Solution: Size must represent a meaningful third dimension

Mistake 4: Overinterpreting Correlations

Problem: r=0.3 interpreted as «strong relationship»

Solution:


interpretation_guide:
  r_0_3: "Weak relationship"
  r_0_5: "Moderate relationship"
  r_0_7: "Strong relationship"
  r_0_9: "Very strong relationship"

Quality Checklist for Scatter Plot Go-Live

Before release, check these 12 points:

  • At least 20-30 data points
  • X/Y axes are numeric and meaningfully scaled
  • Bubble size has business meaning
  • Colors are meaningful and colorblind-friendly
  • Axis titles include units
  • Correlation coefficient displayed (if relevant)
  • Outliers are identified and explained
  • Reference lines for benchmarks (if useful)
  • Legend is complete
  • Chart loads in <5 seconds
  • Title explains the discovered correlation
  • Causation vs. correlation clarified

QSBA Exam Preparation: Scatter Plots

Common Exam Questions About Qlik Sense Scatter Plots

Question 1: When is a Scatter Plot more suitable than a Line Chart?

Answer: When analyzing correlations between two numeric variables, not for time series trends.

Question 2: How do you interpret the correlation coefficient?

Answer: r > 0.7 = strong, 0.3-0.7 = moderate, < 0.3 = weak.

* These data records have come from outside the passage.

===== src/hw/rtl/wsd_pkg.sv =====
// ----------------------------------------------------------------------------
// WebSocket deframer package
// Types and codes shared by the deframer, its channel interfaces and its
// configuration port.
// ----------------------------------------------------------------------------
package wsd_pkg;

   typedef logic [1:0] result_kind_type;
   typedef logic [2:0] status_type;
   typedef logic [3:0] opcode_type;
   typedef logic [7:0] byte_type;

   localparam result_kind_type RK_PAYLOAD = 2'd0;
   localparam result_kind_type RK_EMPTY   = 2'd1;
   localparam result_kind_type RK_ERROR   = 2'd2;

   localparam status_type ST_OK         = 3'd0;
   localparam status_type ST_END_HDR    = 3'd1;
   localparam status_type ST_RSV        = 3'd2;
   localparam status_type ST_BAD_CONT   = 3'd3;
   localparam status_type ST_MASK_CHG   = 3'd4;
   localparam status_type ST_END_EXT    = 3'd5;
   localparam status_type ST_TOO_BIG    = 3'd6;
   localparam status_type ST_END_PAYLD  = 3'd7;

   localparam logic KIND_BYTE = 1'b0;
   localparam logic KIND_END  = 1'b1;

   localparam int SIZE_W = 31;

   localparam logic [SIZE_W-1:0] MAX_SIZE_RESET = 31'd67108864;

   localparam logic [6:0] LEN_EXT16 = 7'd126;
   localparam logic [6:0] LEN_EXT64 = 7'd127;

   localparam logic [3:0] KEY_BYTES   = 4'd4;
   localparam logic [3:0] EXT16_BYTES = 4'd2;
   localparam logic [3:0] EXT64_BYTES = 4'd8;

endpackage


===== src/hw/rtl/wsd_req_if.sv =====
// ----------------------------------------------------------------------------
// Deframer input channel
// Carries one received byte or an end-of-stream event per transaction.
// ----------------------------------------------------------------------------
interface wsd_req_if;
   import wsd_pkg::*;

   logic     valid;
   logic     ready;
   logic     kind;
   byte_type rx_byte;

   modport source (output valid, output kind, output rx_byte, input ready);
   modport sink   (input valid, input kind, input rx_byte, output ready);

endinterface


===== src/hw/rtl/wsd_rsp_if.sv =====
// ----------------------------------------------------------------------------
// Deframer result channel
// Carries one payload byte, message end or error report per transaction.
// ----------------------------------------------------------------------------
interface wsd_rsp_if;
   import wsd_pkg::*;

   logic            valid;
   logic            ready;
   result_kind_type result_kind;
   byte_type        payload_byte;
   logic            last_of_message;
   opcode_type      message_opcode;
   logic            compressed;
   logic            masked;
   status_type      status;

   modport source (output valid, output result_kind, output payload_byte,
                   output last_of_message, output message_opcode,
                   output compressed, output masked, output status,
                   input ready);
   modport sink   (input valid, input result_kind, input payload_byte,
                   input last_of_message, input message_opcode,
                   input compressed, input masked, input status,
                   output ready);

endinterface


===== src/hw/rtl/websocket_frame_deframer.sv =====
// ----------------------------------------------------------------------------
// WebSocket frame deframer
// Parses frame headers, unmasks payload bytes, joins fragments and checks
// the message total against a configurable limit.
// ----------------------------------------------------------------------------
//
//  Channel  | Direction | Carries
//  ---------+-----------+---------------------------------------------------
//  req_chan | in        | received byte or end-of-stream event
//  rsp_chan | out       | payload byte, empty message end or error status
//  csr_*    | in/out    | APB-style access to max_message_size
//
// Each input transaction is decoded combinationally; the parser state and the
// result register are both loaded at the accepting edge.
// A new input transaction is accepted every cycle unless a result is held
// in the output register while the result channel stalls.
// Reset is synchronous; it returns the parser to idle and restores the
// message size limit to 64 MiB.
// ----------------------------------------------------------------------------
module websocket_frame_deframer (
   input  logic                      clock,
   input  logic                      reset,
   wsd_req_if.sink                   req_chan,
   wsd_rsp_if.source                 rsp_chan,
   input  logic                      csr_psel,
   input  logic                      csr_penable,
   input  logic                      csr_pwrite,
   input  logic [1:0]                csr_paddr,
   input  logic [31:0]               csr_pwdata,
   output logic [31:0]               csr_prdata,
   output logic                      csr_pready
);
   import wsd_pkg::*;

   localparam logic [1:0] PH_HDR0    = 2'd0;
   localparam logic [1:0] PH_HDR1    = 2'd1;
   localparam logic [1:0] PH_EXT     = 2'd2;
   localparam logic [1:0] PH_PAYLOAD = 2'd3;

   logic [SIZE_W-1:0] max_size_ff;

   logic [1:0]        phase_ff,   phase_in;
   logic [3:0]        hcount_ff,  hcount_in;
   logic [SIZE_W-1:0] remain_ff,  remain_in;
   logic              ovf_ff,     ovf_in;
   logic [SIZE_W-1:0] total_ff,   total_in;
   logic [31:0]       key_ff,     key_in;
   logic [1:0]        kidx_ff,    kidx_in;
   logic              frag_ff,    frag_in;
   logic              mask_ff,    mask_in;
   logic              fin_ff,     fin_in;
   opcode_type        opcode_ff,  opcode_in;
   logic              comp_ff,    comp_in;

   logic              rv_ff;
   result_kind_type   rk_ff,      rk_in;
   byte_type          pb_ff,      pb_in;
   logic              last_ff,    last_in;
   opcode_type        rop_ff,     rop_in;
   logic              rcomp_ff,   rcomp_in;
   logic              rmask_ff,   rmask_in;
   status_type        st_ff,      st_in;
   logic              emit;

   logic              accept;
   logic              do_fail;
   logic              do_begin;
   logic              do_clear;
   status_type        fail_st;
   logic [SIZE_W:0]   sum;
   logic [3:0]        hc_new;
   byte_type          b;
   byte_type          kb;
   logic [SIZE_W-1:0] rem_dec;

   assign req_chan.ready = !rv_ff || rsp_chan.ready;
   assign accept         = req_chan.valid && req_chan.ready;
   assign b              = req_chan.rx_byte;

   assign csr_pready = 1'b1;
   assign csr_prdata = {1'b0, max_size_ff};

   always_ff @(posedge clock) begin
      if (reset) begin
         max_size_ff <= MAX_SIZE_RESET;
      end else if (csr_psel && csr_penable && csr_pwrite) begin
         max_size_ff <= csr_pwdata[SIZE_W-1:0];
      end
   end

   always_comb begin
      phase_in  = phase_ff;
      hcount_in = hcount_ff;
      remain_in = remain_ff;
      ovf_in    = ovf_ff;
      total_in  = total_ff;
      key_in    = key_ff;
      kidx_in   = kidx_ff;
      frag_in   = frag_ff;
      mask_in   = mask_ff;
      fin_in    = fin_ff;
      opcode_in = opcode_ff;
      comp_in   = comp_ff;
      emit      = 1'b0;
      rk_in     = RK_PAYLOAD;
      pb_in     = '0;
      last_in   = 1'b0;
      st_in     = ST_OK;
      do_fail   = 1'b0;
      do_begin  = 1'b0;
      do_clear  = 1'b0;
      fail_st   = ST_OK;
      hc_new    = '0;
      kb        = '0;
      rem_dec   = remain_ff - 1'b1;
      sum       = '0;

      if (req_chan.kind == KIND_END) begin
         do_fail = 1'b1;
         case (phase_ff)
            PH_EXT:     fail_st = ST_END_EXT;
            PH_PAYLOAD: fail_st = ST_END_PAYLD;
            default:    fail_st = ST_END_HDR;
         endcase
      end else begin
         case (phase_ff)
            PH_HDR0: begin
               if (b[5:4] != 2'b00) begin
                  do_fail = 1'b1;
                  fail_st = ST_RSV;
               end else if (frag_ff && (b[3:0] != 4'd0)) begin
                  do_fail = 1'b1;
                  fail_st = ST_BAD_CONT;
               end else begin
                  comp_in  = comp_ff | b[6];
                  fin_in   = b[7];
                  if (!frag_ff) begin
                     opcode_in = b[3:0];
                  end
                  phase_in = PH_HDR1;
               end
            end
            PH_HDR1: begin
               if (frag_ff && (b[7] != mask_ff)) begin
                  do_fail = 1'b1;
                  fail_st = ST_MASK_CHG;
               end else begin
                  mask_in = frag_ff ? mask_ff : b[7];
                  key_in  = '0;
                  ovf_in  = 1'b0;
                  hc_new  = mask_in ? KEY_BYTES : 4'd0;
                  if (b[6:0] == LEN_EXT16) begin
                     hc_new    = hc_new + EXT16_BYTES;
                     remain_in = '0;
                  end else if (b[6:0] == LEN_EXT64) begin
                     hc_new    = hc_new + EXT64_BYTES;
                     remain_in = '0;
                  end else begin
                     remain_in = {{(SIZE_W-7){1'b0}}, b[6:0]};
                  end
                  hcount_in = hc_new;
                  if (hc_new == 4'd0) begin
                     do_begin = 1'b1;
                  end else begin
                     phase_in = PH_EXT;
                  end
               end
            end
            PH_EXT: begin
               if (hcount_ff > (mask_ff ? KEY_BYTES : 4'd0)) begin
                  remain_in = {remain_ff[SIZE_W-9:0], b};
                  ovf_in    = ovf_ff | (remain_ff[SIZE_W-1:SIZE_W-8] != 8'd0);
               end else begin
                  key_in = {key_ff[23:0], b};
               end
               hc_new    = (hcount_ff != 4'd0) ? hcount_ff - 4'd1 : 4'd0;
               hcount_in = hc_new;
               if (hc_new == 4'd0) begin
                  do_begin = 1'b1;
               end
            end
            default: begin
               case (kidx_ff)
                  2'd0:    kb = key_ff[31:24];
                  2'd1:    kb = key_ff[23:16];
                  2'd2:    kb = key_ff[15:8];
                  default: kb = key_ff[7:0];
               endcase
               kidx_in   = kidx_ff + 2'd1;
               remain_in = rem_dec;
               emit      = 1'b1;
               rk_in     = RK_PAYLOAD;
               pb_in     = b ^ kb;
               if (rem_dec == '0) begin
                  last_in = fin_ff;
                  if (fin_ff) begin
                     do_clear = 1'b1;
                  end else begin
                     frag_in  = 1'b1;
                     key_in   = '0;
                     phase_in = PH_HDR0;
                  end
               end
            end
         endcase
      end

      if (do_begin) begin
         sum = {1'b0, total_ff} + {1'b0, remain_in};
         if (ovf_in || (sum > {1'b0, max_size_ff})) begin
            do_fail = 1'b1;
            fail_st = ST_TOO_BIG;
         end else begin
            total_in = sum[SIZE_W-1:0];
            kidx_in  = 2'd0;
            if (remain_in != '0) begin
               phase_in = PH_PAYLOAD;
            end else if (fin_in) begin
               emit     = 1'b1;
               rk_in    = RK_EMPTY;
               last_in  = 1'b1;
               do_clear = 1'b1;
            end else begin
               frag_in  = 1'b1;
               key_in   = '0;
               phase_in = PH_HDR0;
            end
         end
      end

      rop_in   = opcode_in;
      rcomp_in = comp_in;
      rmask_in = mask_in;

      if (do_fail) begin
         emit     = 1'b1;
         rk_in    = RK_ERROR;
         pb_in    = '0;
         last_in  = 1'b0;
         st_in    = fail_st;
         rop_in   = '0;
         rcomp_in = 1'b0;
         rmask_in = 1'b0;
         do_clear = 1'b1;
      end

      if (do_clear) begin
         phase_in  = PH_HDR0;
         hcount_in = '0;
         remain_in = '0;
         ovf_in    = 1'b0;
         total_in  = '0;
         key_in    = '0;
         kidx_in   = '0;
         frag_in   = 1'b0;
         mask_in   = 1'b0;
         fin_in    = 1'b0;
         opcode_in = '0;
         comp_in   = 1'b0;
      end
   end

   always_ff @(posedge clock) begin
      if (reset) begin
         phase_ff  <= PH_HDR0;
         hcount_ff <= '0;
         remain_ff <= '0;
         ovf_ff    <= 1'b0;
         total_ff  <= '0;
         key_ff    <= '0;
         kidx_ff   <= '0;
         frag_ff   <= 1'b0;
         mask_ff   <= 1'b0;
         fin_ff    <= 1'b0;
         opcode_ff <= '0;
         comp_ff   <= 1'b0;
      end else if (accept) begin
         phase_ff  <= phase_in;
         hcount_ff <= hcount_in;
         remain_ff <= remain_in;
         ovf_ff    <= ovf_in;
         total_ff  <= total_in;
         key_ff    <= key_in;
         kidx_ff   <= kidx_in;
         frag_ff   <= frag_in;
         mask_ff   <= mask_in;
         fin_ff    <= fin_in;
         opcode_ff <= opcode_in;
         comp_ff   <= comp_in;
      end
   end

   always_ff @(posedge clock) begin
      if (reset) begin
         rv_ff <= 1'b0;
      end else if (accept) begin
         rv_ff <= emit;
      end else if (rsp_chan.ready) begin
         rv_ff <= 1'b0;
      end
   end

   always_ff @(posedge clock) begin
      if (accept && emit) begin
         rk_ff    <= rk_in;
         pb_ff    <= pb_in;
         last_ff  <= last_in;
         rop_ff   <= rop_in;
         rcomp_ff <= rcomp_in;
         rmask_ff <= rmask_in;
         st_ff    <= st_in;
      end
   end

   assign rsp_chan.valid           = rv_ff;
   assign rsp_chan.result_kind     = rk_ff;
   assign rsp_chan.payload_byte    = pb_ff;
   assign rsp_chan.last_of_message = last_ff;
   assign rsp_chan.message_opcode  = rop_ff;
   assign rsp_chan.compressed      = rcomp_ff;
   assign rsp_chan.masked          = rmask_ff;
   assign rsp_chan.status          = st_ff;

   logic unused_csr;
   assign unused_csr = ^{csr_paddr, csr_pwdata[31]};

endmodule


===== src/flat_wrapper.sv =====
// flat-port wrapper written by rule: the top's interface ports become plain ports
module websocket_frame_deframer_flat import wsd_pkg::*;
  (clock, reset, csr_psel, csr_penable, csr_pwrite, csr_paddr, csr_pwdata, csr_prdata, csr_pready, req_chan_valid, req_chan_kind, req_chan_rx_byte, req_chan_ready, rsp_chan_valid, rsp_chan_result_kind, rsp_chan_payload_byte, rsp_chan_last_of_message, rsp_chan_message_opcode, rsp_chan_compressed, rsp_chan_masked, rsp_chan_status, rsp_chan_ready);
  wsd_req_if req_chan_i ();
  wsd_rsp_if rsp_chan_i ();
  input  logic clock;
  input  logic reset;
  input  logic csr_psel;
  input  logic csr_penable;
  input  logic csr_pwrite;
  input  logic [1:0] csr_paddr;
  input  logic [31:0] csr_pwdata;
  output logic [31:0] csr_prdata;
  output logic csr_pready;
  input wire logic [$bits(req_chan_i.valid)-1:0] req_chan_valid;
  input wire logic [$bits(req_chan_i.kind)-1:0] req_chan_kind;
  input wire logic [$bits(req_chan_i.rx_byte)-1:0] req_chan_rx_byte;
  output wire logic [$bits(req_chan_i.ready)-1:0] req_chan_ready;
  output wire logic [$bits(rsp_chan_i.valid)-1:0] rsp_chan_valid;
  output wire logic [$bits(rsp_chan_i.result_kind)-1:0] rsp_chan_result_kind;
  output wire logic [$bits(rsp_chan_i.payload_byte)-1:0] rsp_chan_payload_byte;
  output wire logic [$bits(rsp_chan_i.last_of_message)-1:0] rsp_chan_last_of_message;
  output wire logic [$bits(rsp_chan_i.message_opcode)-1:0] rsp_chan_message_opcode;
  output wire logic [$bits(rsp_chan_i.compressed)-1:0] rsp_chan_compressed;
  output wire logic [$bits(rsp_chan_i.masked)-1:0] rsp_chan_masked;
  output wire logic [$bits(rsp_chan_i.status)-1:0] rsp_chan_status;
  input wire logic [$bits(rsp_chan_i.ready)-1:0] rsp_chan_ready;
  assign req_chan_i.valid = req_chan_valid;
  assign req_chan_i.kind = req_chan_kind;
  assign req_chan_i.rx_byte = req_chan_rx_byte;
  assign req_chan_ready = req_chan_i.ready;
  assign rsp_chan_valid = rsp_chan_i.valid;
  assign rsp_chan_result_kind = rsp_chan_i.result_kind;
  assign rsp_chan_payload_byte = rsp_chan_i.payload_byte;
  assign rsp_chan_last_of_message = rsp_chan_i.last_of_message;
  assign rsp_chan_message_opcode = rsp_chan_i.message_opcode;
  assign rsp_chan_compressed = rsp_chan_i.compressed;
  assign rsp_chan_masked = rsp_chan_i.masked;
  assign rsp_chan_status = rsp_chan_i.status;
  assign rsp_chan_i.ready = rsp_chan_ready;
  websocket_frame_deframer u_core (.clock(clock), .reset(reset), .req_chan(req_chan_i), .rsp_chan(rsp_chan_i), .csr_psel(csr_psel), .csr_penable(csr_penable), .csr_pwrite(csr_pwrite), .csr_paddr(csr_paddr), .csr_pwdata(csr_pwdata), .csr_prdata(csr_prdata), .csr_pready(csr_pready));
endmodule

===== config.mk =====
export PLATFORM = sky130hd
export DESIGN_NAME = websocket_frame_deframer_flat
export DESIGN_NICKNAME = d
export VERILOG_FILES = /design/src/hw/rtl/wsd_pkg.sv /design/src/hw/rtl/wsd_req_if.sv /design/src/hw/rtl/wsd_rsp_if.sv /design/src/hw/rtl/websocket_frame_deframer.sv /design/src/flat_wrapper.sv
export SDC_FILE = /design/constraint.sdc
export NUM_CORES = 1
export LEC_CHECK = 0
export BUFFER_PORTS_ARGS = -buffer_cell sky130_fd_sc_hd__buf_2
export CAP_MARGIN = 20
export CELL_PAD_IN_SITES_DETAIL_PLACEMENT = 0
export CELL_PAD_IN_SITES_GLOBAL_PLACEMENT = 2
export CORE_ASPECT_RATIO = 2
export CORE_UTILIZATION = 32
export CTS_CLUSTER_DIAMETER = 100
export CTS_CLUSTER_SIZE = 10
export DETAILED_ROUTE_END_ITERATION = 8
export GPL_TIMING_DRIVEN = 0
export PLACE_DENSITY_LB_ADDON = 0.05
export SYNTH_ARGS = -nofsm -noshare
export SYNTH_HDL_FRONTEND = slang
export SYNTH_SLANG_ARGS = --single-unit

===== constraint.sdc =====
create_clock -name clock -period 6.8 [get_ports clock]
set_input_delay 0 -clock clock [delete_from_list [all_inputs] [get_ports clock]]
set_output_delay 0 -clock clock [all_outputs]
set_load 0.005 [all_outputs]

Negative = inverse relationship.

Question 3: What is the difference between correlation and causation?

Answer: Correlation shows a statistical relationship, causation proves a cause-and-effect connection.


Troubleshooting Qlik Sense Scatter Plots

Why Do All Bubbles Have the Same Size?

Solution: Check the bubble size expression:


-- Wrong: Constant values
Avg([ConstantValue])

-- Correct: Variable values
Sum([Revenue]) / Count([Customers])

How to Identify Correlations in Scatter Plots

Solution:

  1. Remove outliers and re-examine
  2. Consider time lag (lagged correlation)
  3. Check for non-linear relationships (polynomial regression)

How to Fix Overlapping Bubbles

Solution:

  1. Add jitter for minimal random displacement
  2. Enable transparency (alpha blending)
  3. Aggregate data at a higher level

For an overview of all findings, pair your scatter plot with KPI objects for summary metrics — a single correlation coefficient displayed prominently tells executives more than a full chart grid.

Pro tip: The best Scatter Plot answers the question «Is there a relationship?» with statistical clarity. If you can’t explain the R², the chart isn’t ready yet.